Fires can become a danger in a matter of seconds. Warnings from a smoke alarm and having a plan in place are the best ways to ensure you and your family will stay safe and avoid danger. The beginning of the year is a great time to review and practice your family’s fire safety plan. If you don’t have one, now is a good time to get started.

Check for Equipment

  • Smoke alarms should be installed on every level of a home, in basements, inside bedrooms, and outside sleeping areas. Consider installing interconnect smoke alarms that will all sound when one sounds.
  • Alarms should be tested at least once a month. Batteries will need to be replaced yearly.
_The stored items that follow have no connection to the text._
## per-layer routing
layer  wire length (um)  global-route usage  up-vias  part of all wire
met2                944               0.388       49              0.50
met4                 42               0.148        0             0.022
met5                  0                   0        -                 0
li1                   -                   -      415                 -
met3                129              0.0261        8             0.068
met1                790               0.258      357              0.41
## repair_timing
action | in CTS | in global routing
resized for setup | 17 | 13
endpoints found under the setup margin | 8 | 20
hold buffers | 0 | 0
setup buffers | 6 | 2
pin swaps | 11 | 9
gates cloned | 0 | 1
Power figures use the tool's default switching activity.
### src/rtl/dhsg_ram.sv
// ----------------------------------------------------------------------------
// dhsg_ram
// Generic simple dual-port RAM: one write port, one read port, registered read.
// ----------------------------------------------------------------------------
module dhsg_ram #(
    parameter int unsigned WIDTH = 8,
    parameter int unsigned DEPTH = 16
) (
    input  logic                     i_clk,
    input  logic                     i_we,
    input  logic [$clog2(DEPTH)-1:0] i_waddr,
    input  logic [WIDTH-1:0]         i_wdata,
    input  logic [$clog2(DEPTH)-1:0] i_raddr,
    output logic [WIDTH-1:0]         o_rdata
);

    logic [WIDTH-1:0] r_mem [DEPTH];
    logic [WIDTH-1:0] r_rdata;

    always_ff @(posedge i_clk) begin
        if (i_we) begin
            r_mem[i_waddr] <= i_wdata;
        end
        r_rdata <= r_mem[i_raddr];
    end

    assign o_rdata = r_rdata;

endmodule

### config.mk
export PLATFORM = sky130hd
export DESIGN_NAME = dhsg_ram
export DESIGN_NICKNAME = d
export VERILOG_FILES = /design/src/rtl/dhsg_ram.sv
export SDC_FILE = /design/constraint.sdc
export NUM_CORES = 1
export LEC_CHECK = 0
export ABC_AREA = 1
export CORE_ASPECT_RATIO = 0.9
export CORE_MARGIN = 10
export CORE_UTILIZATION = 30
export CTS_BUF_LIST = sky130_fd_sc_hd__clkbuf_4 sky130_fd_sc_hd__clkbuf_8 sky130_fd_sc_hd__clkbuf_16
export DETAILED_ROUTE_END_ITERATION = 10
export DONT_BUFFER_PORTS = 1
export GPL_ROUTABILITY_DRIVEN = 1
export PLACE_DENSITY = 0.46
export SYNTH_ARGS = -nofsm -noshare
export SYNTH_HDL_FRONTEND = slang
export SYNTH_SLANG_ARGS = --single-unit
### constraint.sdc
create_clock -name i_clk -period 3.5 [get_ports i_clk]
set_input_delay 0.7 -clock i_clk [delete_from_list [all_inputs] [get_ports i_clk]]
set_output_delay 0.7 -clock i_clk [all_outputs]
set_load 0.005 [all_outputs]
## Yosys cells after proc, flatten, opt, wreduce, memory -nomap -nowiden

Memories as Yosys holds them, arrays and structs flattened. A register that Yosys moved wholly into a read port is not among the register bits.
Index checks and enable logic that the tools add are counted.

- Bits in registers: 0
- Bits in latches: 0
- Memory bits (writable): 128
- Bits in read-only memories: 0
- Bits of input ports: 18
- Output and inout bits: 8
- Logic and storage cells: 3
- Memories kept: 1

Memory list:

| name | depth | width | read ports | clocked after Yosys merged registers in | wr ports | line | text |
|---|---|---|---|---|---|---|---|
| r_mem | 16 | 8 | 1 | 1 | 1 | 17 | `logic [WIDTH-1:0] r_mem [DEPTH];` |

- Add/subtract/negate cells: 0
- Multipliers: 0
- Divide/modulo/power cells: 0
- Magnitude comparators: 0
- Equal/unequal tests: 0
- Shift operators: 0
- Muxes and demuxes: 2
- Bitwise gates (word level): 0
- Reduce and logical (&&, ||, !) cells: 0

Operators with widths:

| kind | number |
|---|---|
| $mux 1 | 2 |

## Depth between registers and ports, before layout

Gate-level depths: netlist of run 1.

- Depth after elaboration: 2
- Gate-level depth with buffers: 8
- Mapped depth without buffers: 7

## Worst setup path after synthesis of run 1

No wires, ideal clock.

- Path kind: input to register
- Start: input i_waddr[2]
- End: memory r_mem[10][0], enable pin
- Data arrival time: 1.281 ns
- Required time: 3.130 ns
- Slack: 1.849 ns
- Cell stages on the path: 2
- Path buffers: 0
- Cell sequence: nand3b_1 nor2_1

RTL lines:

| element | line | text |
|---|---|---|
| from (decl) | 11 | `input logic [$clog2(DEPTH)-1:0] i_waddr,` |
| to (decl) | 17 |  |

Straight into the memory's write port.

==> flow_metrics.tcl, run 1 <==
set metrics [dict create \
    multiInputGateArea_um2 1210 \
    syn_to_final_growth_pct 13.8 \
    tns_ns 0 \
    cts_num_sinks 136 \
    clock_latency_ns 0.42 \
    grt_pass1_vias 3394 \
    die_w_um 166 \
    routedWlPerCell_um 17.3 \
    fin_crit_sh_pct 52.0 \
    status "complete, no violations" \
    cts_setup_buffers 0 \
    p_leak_nw 2.73 \
    yosysSeqAreaShare_pct 69.4 \
    die_h_um 152 \
    num_io_pins 26 \
    netlist_instances 551 \
    clockRootBuffer "clkbuf_16" \
    power_switching_mw 0.750 \
    vias_per_cell 4.39 \
    vias 3559 \
    timing.final.crit_period_ns 1.82 \
    grt_overflow 0 \
    synth.distinct_cells 12 \
    relSlewSlack_pct 39.7 \
    place_congestion 0.756 \
    r2r_slack_ns 2.42 \
    wl_um 14000 \
    p_int_mw 3.12 \
    placed_area_um2 5930 \
    drc 0 \
    cts_tree "built" \
    post_cts_resized 0 \
    fin_hold_ws_ns 0.373 \
    grt_pass1_wl_um 21300 \
    grt_max_degree 66 \
    die-area_um2 25200 \
    rsz0062_at_grt "false" \
    cts-buffers-inserted 17 \
    p_clk_share_pct 48.9 \
    dr.pass1.iters 6 \
    crit_type "in -> reg" \
    drv_slew 0 \
    worstPathArrival_ns 2.17 \
    drv_cap 0 \
    ir_drop_mv 0.375 \
    avgSynthCellArea_um2 10.5 \
    powerDensity_nw_per_um2 590 \
    hold_buffers 0 \
    antenna_found_initial 0 \
    port_buffers 0 \
    initial_core_util_pct 30.3 \
    worst_ep_required_time_ns 3.85 \
    fmax_mhz 549 \
    syn_area_um2 5770 \
    skew_ns 0.0131 \
    ant_nets 0 \
    num_antenna_cells 0 \
    fin_area_um2 6560 \
    syn-num-nets 569 \
    core_region_area_um2 19000 \
    worst_slew_pin_slew_ns 0.901 \
    fin_util_pct 34.5 \
    comb_power_share_pct 3.6 \
    first_iter_violations 369 \
    ys_ff_latch 136 \
    place_hpwl_um 8760 \
    cts_max_level 4 \
    start_kind "input pin" \
    grt_usage_pct 11.3 \
    end_kind "flip-flop" \
    hold_violations 0 \
    setup_viol 0 \
    num-nets-final 566 \
    fp-row-count 48 \
    hold_path.class "in -> reg" \
    p_seq_share_pct 47.5 \
    crit_fanout 65 \
    ys_warn_count 0 \
    power_mw 3.87 \
    swShare_pct 19.4 \
    seqCellArea_um2 4000 \
    fillCellCount 1882 \
    cts.path.max_buffers 2 \
    drive_above_1_share_pct 6.24 \
    clk_pin_slew_ns 0.06 \
]
[Yosys cell counts, drive strengths merged]
library cell | number | area [um^2]
inv | 102 | 383
nand2 | 173 | 649
nor2 | 17 | 63.8
nand3 | 97 | 485
buf | 24 | 166
dfxtp | 8 | 160
nand3b | 2 | 15.0
edfxtp | 128 | 3840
Schedule a specific time each year or replace when the chirping reminds you the battery is low. Non-replacement 10-year lithium batteries are the exception to this rule.
  • Smoke alarms older than 10 years old should be replaced.
  • Fire extinguishers can be helpful when putting out small fires. It is recommended to have several fire extinguishers placed strategically in your home for quick use.
  • Be sure you know how to operate your extinguisher properly. Check your extinguisher regularly and get it tested by a professional every few years.

Make a Plan

  • It is recommended that you make a plan with all the members of the household, even small children if possible. Visit all the rooms in the home. Find two ways out of each room, including windows and doors. Consider drawing a map where you can mark all exits and escape routes along with where fire alarms are located.
  • Check that all doors and windows open easily for escape access.
  • Be sure fire alarms are installed and checked often.
  • Pick a place your family will meet outside. It should be somewhere outside the front of the home. It could be the mailbox, a light post, or a neighbor’s house. Mark the location on your fire plan map.
  • Go outside and check to see if your address is easily visible from the street. Consider painting the address number on the curb to ensure visibility should emergency personnel be called.
  • Learn the emergency phone number for the fire department.
  • If a fire does occur, get out, stay out, and call for help. Never go back inside for anyone or anything.

Practice Your Plan

  • Practice your escape plan twice a year. Make it as realistic as possible.
  • Practice with children so they can master the fire plan before you do a mock drill. The practice is not meant to frighten children, but to empower them. You can let them know beforehand that you will be doing a drill.
  • During the drill determine what may need to be changed in your plans. Remember to stay low and close doors on the way out to slow the spread of fire, giving more time to escape.

Safety is everything when it comes to family. We can’t always prevent emergencies, but we can do our best to plan for them. Get your fire safety plan in place and practice it often.